[Collected data]

BEGIN

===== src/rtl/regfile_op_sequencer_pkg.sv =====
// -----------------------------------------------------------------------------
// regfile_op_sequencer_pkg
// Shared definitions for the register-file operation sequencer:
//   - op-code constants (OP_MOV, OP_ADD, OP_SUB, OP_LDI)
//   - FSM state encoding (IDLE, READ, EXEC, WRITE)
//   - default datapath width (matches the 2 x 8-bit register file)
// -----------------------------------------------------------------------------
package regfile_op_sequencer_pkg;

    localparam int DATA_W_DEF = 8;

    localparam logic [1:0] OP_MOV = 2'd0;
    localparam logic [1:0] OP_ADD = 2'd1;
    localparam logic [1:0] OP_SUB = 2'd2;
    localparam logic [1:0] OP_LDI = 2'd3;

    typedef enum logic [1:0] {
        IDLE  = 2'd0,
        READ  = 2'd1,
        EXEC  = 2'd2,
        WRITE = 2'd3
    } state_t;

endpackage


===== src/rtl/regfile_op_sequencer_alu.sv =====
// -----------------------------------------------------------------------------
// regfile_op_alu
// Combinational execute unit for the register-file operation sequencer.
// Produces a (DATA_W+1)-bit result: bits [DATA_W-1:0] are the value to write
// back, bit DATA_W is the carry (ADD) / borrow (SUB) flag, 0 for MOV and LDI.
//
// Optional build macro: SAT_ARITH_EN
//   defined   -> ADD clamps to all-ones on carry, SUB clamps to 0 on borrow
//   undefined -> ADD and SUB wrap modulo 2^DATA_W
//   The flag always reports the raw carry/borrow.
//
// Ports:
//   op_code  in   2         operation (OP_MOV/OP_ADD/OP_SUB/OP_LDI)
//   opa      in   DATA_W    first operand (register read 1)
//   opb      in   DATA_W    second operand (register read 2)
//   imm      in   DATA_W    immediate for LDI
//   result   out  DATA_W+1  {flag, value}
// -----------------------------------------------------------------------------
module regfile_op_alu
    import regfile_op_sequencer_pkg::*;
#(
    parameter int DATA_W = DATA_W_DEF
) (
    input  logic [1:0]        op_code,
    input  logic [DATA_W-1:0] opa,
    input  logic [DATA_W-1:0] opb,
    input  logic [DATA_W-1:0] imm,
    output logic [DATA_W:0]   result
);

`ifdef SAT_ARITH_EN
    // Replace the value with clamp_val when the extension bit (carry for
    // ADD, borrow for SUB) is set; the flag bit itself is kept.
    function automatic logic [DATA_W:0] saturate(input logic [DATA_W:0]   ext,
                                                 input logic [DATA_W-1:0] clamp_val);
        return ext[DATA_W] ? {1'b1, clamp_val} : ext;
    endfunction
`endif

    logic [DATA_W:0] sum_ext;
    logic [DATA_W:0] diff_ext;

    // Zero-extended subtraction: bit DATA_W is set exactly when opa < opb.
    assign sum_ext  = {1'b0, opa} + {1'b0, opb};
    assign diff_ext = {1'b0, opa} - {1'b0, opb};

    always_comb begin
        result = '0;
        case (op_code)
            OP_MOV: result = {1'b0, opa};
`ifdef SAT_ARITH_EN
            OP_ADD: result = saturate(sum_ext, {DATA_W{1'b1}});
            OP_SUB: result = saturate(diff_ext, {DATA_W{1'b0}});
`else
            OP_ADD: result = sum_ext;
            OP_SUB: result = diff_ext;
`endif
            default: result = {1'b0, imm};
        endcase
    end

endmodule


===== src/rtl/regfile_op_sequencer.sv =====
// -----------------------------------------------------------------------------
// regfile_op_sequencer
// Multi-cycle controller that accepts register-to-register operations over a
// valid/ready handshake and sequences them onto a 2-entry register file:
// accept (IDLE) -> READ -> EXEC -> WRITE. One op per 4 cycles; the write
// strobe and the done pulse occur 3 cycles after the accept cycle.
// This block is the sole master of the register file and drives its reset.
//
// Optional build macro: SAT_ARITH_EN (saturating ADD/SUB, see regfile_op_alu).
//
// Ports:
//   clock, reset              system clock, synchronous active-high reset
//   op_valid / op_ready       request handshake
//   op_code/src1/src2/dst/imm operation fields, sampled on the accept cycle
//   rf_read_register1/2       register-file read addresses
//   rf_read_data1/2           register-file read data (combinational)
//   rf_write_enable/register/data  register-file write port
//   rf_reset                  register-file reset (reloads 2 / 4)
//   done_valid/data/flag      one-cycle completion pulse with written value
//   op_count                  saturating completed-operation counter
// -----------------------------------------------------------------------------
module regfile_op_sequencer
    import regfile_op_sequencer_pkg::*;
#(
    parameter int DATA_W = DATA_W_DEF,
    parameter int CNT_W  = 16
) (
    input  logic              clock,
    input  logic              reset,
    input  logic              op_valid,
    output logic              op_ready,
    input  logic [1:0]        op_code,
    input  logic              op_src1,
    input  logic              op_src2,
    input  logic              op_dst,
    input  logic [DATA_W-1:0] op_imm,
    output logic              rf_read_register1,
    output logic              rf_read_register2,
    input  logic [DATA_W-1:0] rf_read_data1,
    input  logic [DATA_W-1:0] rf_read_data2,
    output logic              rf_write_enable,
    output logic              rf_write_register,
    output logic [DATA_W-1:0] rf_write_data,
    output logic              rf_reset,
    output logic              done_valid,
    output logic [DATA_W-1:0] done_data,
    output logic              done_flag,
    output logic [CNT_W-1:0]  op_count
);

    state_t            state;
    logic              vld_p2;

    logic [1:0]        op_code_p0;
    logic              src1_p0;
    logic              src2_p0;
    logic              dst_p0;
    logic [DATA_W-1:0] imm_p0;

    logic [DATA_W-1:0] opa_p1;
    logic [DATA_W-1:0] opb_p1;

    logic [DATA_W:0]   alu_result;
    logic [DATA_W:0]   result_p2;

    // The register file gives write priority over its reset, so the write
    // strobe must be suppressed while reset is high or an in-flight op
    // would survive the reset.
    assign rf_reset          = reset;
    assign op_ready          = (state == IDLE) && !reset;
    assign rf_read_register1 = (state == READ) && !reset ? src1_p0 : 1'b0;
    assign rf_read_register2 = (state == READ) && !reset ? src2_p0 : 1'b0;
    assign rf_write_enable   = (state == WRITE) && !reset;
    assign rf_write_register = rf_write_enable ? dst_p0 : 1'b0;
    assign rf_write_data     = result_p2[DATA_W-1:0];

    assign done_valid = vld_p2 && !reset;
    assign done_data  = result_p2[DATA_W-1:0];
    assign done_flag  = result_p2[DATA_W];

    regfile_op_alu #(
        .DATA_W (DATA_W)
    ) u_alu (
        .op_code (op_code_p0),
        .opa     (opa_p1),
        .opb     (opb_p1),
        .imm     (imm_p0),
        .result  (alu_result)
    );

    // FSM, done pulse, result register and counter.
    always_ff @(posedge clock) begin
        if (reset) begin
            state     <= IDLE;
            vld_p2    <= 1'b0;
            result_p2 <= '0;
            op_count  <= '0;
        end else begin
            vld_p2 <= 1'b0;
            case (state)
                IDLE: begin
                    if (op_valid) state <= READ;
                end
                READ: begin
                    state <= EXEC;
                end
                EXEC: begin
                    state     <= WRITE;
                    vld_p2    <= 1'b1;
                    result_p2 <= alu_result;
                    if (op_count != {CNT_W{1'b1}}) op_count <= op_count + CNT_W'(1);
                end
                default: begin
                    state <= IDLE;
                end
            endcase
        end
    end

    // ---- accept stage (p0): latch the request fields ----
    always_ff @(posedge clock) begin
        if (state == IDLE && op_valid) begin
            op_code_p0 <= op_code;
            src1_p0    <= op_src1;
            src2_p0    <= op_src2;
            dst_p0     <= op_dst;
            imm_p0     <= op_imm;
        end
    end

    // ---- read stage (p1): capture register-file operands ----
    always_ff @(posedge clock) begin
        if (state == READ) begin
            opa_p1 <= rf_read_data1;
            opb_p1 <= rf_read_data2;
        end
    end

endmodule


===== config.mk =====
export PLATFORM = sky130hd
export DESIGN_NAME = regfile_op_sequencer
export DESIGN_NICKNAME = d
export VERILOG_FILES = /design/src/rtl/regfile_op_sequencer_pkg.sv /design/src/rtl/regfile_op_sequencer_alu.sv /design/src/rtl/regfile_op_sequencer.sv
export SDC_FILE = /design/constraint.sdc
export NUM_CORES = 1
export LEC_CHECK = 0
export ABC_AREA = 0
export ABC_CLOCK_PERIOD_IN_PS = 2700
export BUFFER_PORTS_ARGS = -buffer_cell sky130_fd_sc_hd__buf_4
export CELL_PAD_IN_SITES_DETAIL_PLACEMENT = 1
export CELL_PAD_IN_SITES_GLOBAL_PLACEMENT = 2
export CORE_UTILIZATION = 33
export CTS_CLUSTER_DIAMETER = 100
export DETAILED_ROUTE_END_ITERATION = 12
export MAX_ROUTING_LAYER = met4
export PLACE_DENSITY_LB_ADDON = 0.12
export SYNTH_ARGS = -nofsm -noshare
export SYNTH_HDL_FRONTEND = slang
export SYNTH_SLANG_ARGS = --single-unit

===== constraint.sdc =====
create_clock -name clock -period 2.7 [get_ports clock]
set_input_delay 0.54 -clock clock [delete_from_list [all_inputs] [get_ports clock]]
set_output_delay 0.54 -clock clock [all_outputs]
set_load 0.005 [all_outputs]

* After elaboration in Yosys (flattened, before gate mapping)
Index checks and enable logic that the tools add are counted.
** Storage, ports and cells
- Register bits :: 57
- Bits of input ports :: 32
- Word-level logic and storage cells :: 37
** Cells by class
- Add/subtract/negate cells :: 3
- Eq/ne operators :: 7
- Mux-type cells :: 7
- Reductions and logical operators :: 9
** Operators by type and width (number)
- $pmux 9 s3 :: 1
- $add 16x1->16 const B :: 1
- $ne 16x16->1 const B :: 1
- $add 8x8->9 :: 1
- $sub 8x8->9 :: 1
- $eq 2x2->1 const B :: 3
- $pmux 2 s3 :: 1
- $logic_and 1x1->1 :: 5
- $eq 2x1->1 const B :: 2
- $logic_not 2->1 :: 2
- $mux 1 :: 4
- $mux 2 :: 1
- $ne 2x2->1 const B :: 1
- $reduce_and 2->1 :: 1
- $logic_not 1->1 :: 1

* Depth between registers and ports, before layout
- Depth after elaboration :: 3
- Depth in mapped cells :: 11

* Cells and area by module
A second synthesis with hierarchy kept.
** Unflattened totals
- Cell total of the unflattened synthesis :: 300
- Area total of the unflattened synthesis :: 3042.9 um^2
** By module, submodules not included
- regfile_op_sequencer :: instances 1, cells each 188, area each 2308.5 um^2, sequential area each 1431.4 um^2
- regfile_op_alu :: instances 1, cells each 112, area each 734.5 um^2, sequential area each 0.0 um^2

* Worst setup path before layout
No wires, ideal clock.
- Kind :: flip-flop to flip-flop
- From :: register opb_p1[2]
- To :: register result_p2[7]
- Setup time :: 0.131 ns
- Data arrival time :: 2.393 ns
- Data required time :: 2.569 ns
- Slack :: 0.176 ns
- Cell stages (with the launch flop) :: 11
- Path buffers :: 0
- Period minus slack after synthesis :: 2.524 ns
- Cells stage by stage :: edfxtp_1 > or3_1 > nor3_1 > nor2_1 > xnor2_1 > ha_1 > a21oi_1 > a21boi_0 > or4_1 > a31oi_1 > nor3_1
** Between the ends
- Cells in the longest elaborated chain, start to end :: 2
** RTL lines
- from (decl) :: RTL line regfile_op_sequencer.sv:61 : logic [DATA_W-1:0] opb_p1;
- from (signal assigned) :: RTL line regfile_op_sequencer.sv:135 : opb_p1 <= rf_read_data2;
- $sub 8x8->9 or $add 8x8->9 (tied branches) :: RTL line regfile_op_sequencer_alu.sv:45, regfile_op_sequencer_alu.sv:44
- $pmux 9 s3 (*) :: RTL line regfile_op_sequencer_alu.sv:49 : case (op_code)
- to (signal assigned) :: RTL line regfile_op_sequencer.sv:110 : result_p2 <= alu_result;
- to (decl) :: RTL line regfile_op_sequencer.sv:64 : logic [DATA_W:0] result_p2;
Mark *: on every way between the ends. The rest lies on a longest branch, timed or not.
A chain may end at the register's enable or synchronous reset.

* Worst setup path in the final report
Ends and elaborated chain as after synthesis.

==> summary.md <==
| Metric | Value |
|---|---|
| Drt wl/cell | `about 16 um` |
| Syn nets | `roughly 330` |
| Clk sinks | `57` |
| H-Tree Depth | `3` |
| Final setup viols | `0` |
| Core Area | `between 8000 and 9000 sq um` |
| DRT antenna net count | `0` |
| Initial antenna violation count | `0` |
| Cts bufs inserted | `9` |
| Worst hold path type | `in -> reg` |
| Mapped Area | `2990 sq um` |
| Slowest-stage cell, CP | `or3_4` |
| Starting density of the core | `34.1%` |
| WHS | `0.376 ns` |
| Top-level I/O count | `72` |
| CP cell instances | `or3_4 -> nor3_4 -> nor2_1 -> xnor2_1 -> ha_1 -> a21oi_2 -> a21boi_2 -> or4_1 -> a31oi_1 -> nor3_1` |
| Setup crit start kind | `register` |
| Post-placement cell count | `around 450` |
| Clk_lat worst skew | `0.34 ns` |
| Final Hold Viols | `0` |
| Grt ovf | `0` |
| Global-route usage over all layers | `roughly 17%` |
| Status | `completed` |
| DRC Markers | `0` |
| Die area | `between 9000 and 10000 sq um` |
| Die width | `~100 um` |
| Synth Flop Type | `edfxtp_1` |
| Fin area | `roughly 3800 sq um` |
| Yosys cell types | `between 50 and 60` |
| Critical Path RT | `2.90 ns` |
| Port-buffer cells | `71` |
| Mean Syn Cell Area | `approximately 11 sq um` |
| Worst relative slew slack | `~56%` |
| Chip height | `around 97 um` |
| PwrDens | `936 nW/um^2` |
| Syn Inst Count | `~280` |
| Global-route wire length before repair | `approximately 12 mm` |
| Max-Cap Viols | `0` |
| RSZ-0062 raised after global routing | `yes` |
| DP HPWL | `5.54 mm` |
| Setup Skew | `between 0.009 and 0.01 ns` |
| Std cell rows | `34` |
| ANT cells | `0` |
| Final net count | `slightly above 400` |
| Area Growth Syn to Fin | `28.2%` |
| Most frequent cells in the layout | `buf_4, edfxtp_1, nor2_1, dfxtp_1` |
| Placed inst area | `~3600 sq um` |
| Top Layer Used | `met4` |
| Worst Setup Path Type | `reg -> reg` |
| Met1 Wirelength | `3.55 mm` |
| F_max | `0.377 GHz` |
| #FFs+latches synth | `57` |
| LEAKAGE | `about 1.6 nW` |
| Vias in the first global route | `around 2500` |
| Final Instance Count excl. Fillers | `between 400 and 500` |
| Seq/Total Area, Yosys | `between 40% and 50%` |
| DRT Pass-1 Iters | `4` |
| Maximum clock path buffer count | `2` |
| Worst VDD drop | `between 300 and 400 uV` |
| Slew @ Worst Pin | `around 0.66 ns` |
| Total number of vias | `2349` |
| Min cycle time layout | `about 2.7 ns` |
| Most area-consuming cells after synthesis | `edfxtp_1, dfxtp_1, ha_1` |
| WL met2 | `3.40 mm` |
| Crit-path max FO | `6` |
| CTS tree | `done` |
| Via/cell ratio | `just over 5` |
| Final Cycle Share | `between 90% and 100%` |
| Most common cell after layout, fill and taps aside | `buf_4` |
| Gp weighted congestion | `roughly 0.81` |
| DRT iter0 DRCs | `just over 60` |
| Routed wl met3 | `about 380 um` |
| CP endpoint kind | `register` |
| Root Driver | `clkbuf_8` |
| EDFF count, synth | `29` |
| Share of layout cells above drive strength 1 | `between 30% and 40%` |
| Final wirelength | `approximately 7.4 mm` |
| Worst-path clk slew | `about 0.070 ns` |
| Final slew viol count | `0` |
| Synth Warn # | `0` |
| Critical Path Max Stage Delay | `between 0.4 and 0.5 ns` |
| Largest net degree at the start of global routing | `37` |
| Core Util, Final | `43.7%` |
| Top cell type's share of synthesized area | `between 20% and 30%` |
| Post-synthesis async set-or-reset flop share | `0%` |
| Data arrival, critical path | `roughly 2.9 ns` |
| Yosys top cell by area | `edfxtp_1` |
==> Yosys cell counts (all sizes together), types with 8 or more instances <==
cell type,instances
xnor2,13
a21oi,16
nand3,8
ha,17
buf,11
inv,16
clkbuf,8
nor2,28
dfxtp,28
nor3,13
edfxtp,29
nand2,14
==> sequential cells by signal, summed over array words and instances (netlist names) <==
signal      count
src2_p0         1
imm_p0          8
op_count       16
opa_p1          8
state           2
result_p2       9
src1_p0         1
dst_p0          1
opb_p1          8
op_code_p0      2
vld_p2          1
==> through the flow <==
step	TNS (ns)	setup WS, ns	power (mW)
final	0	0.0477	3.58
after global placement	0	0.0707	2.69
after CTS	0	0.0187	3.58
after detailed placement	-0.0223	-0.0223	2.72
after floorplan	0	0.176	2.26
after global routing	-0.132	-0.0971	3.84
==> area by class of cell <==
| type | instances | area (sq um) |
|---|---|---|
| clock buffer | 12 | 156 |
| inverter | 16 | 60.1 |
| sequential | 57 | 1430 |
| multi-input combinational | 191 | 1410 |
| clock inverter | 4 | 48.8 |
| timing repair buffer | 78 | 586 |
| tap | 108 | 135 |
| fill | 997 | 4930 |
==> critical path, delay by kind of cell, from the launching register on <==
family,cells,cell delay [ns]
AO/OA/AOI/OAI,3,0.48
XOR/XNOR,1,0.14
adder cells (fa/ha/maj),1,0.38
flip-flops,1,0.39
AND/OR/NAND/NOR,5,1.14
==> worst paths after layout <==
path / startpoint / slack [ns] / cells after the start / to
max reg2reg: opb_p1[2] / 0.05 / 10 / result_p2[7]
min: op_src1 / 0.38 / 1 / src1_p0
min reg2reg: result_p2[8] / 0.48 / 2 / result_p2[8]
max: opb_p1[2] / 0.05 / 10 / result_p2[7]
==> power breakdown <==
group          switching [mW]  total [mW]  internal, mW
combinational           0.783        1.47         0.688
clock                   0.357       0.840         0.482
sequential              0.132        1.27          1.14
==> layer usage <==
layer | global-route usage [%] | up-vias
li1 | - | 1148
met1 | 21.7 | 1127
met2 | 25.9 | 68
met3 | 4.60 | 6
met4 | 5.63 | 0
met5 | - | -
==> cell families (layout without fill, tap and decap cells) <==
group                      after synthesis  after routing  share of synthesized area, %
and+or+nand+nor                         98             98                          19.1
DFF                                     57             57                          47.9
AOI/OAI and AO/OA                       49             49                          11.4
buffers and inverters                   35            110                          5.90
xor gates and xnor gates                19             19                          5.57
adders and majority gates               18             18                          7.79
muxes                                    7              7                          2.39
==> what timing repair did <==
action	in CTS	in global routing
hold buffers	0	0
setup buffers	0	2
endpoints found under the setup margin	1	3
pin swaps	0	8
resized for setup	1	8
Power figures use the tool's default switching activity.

END

[ASSIGNMENT] Once the line with "max: opb_p1[2] / 0.05 / 10 / result_p2[7]" is found in the records above, print exactly that line and every line after it through the line with "AOI/OAI and AO/OA".

[OUTPUT OF THE TASK]
max: opb_p1[2] / 0.05 / 10 / result_p2[7]
==> power breakdown <==
group          switching [mW]  total [mW]  internal, mW
combinational           0.783        1.47         0.688
clock                   0.357       0.840         0.482
sequential              0.132        1.27          1.14
==> layer usage <==
layer | global-route usage [%] | up-vias
li1 | - | 1148
met1 | 21.7 | 1127
met2 | 25.9 | 68
met3 | 4.60 | 6
met4 | 5.63 | 0
met5 | - | -
==> cell families (layout without fill, tap and decap cells) <==
group                      after synthesis  after routing  share of synthesized area, %
and+or+nand+nor                         98             98                          19.1
DFF                                     57             57                          47.9
AOI/OAI and AO/OA                       49             49                          11.4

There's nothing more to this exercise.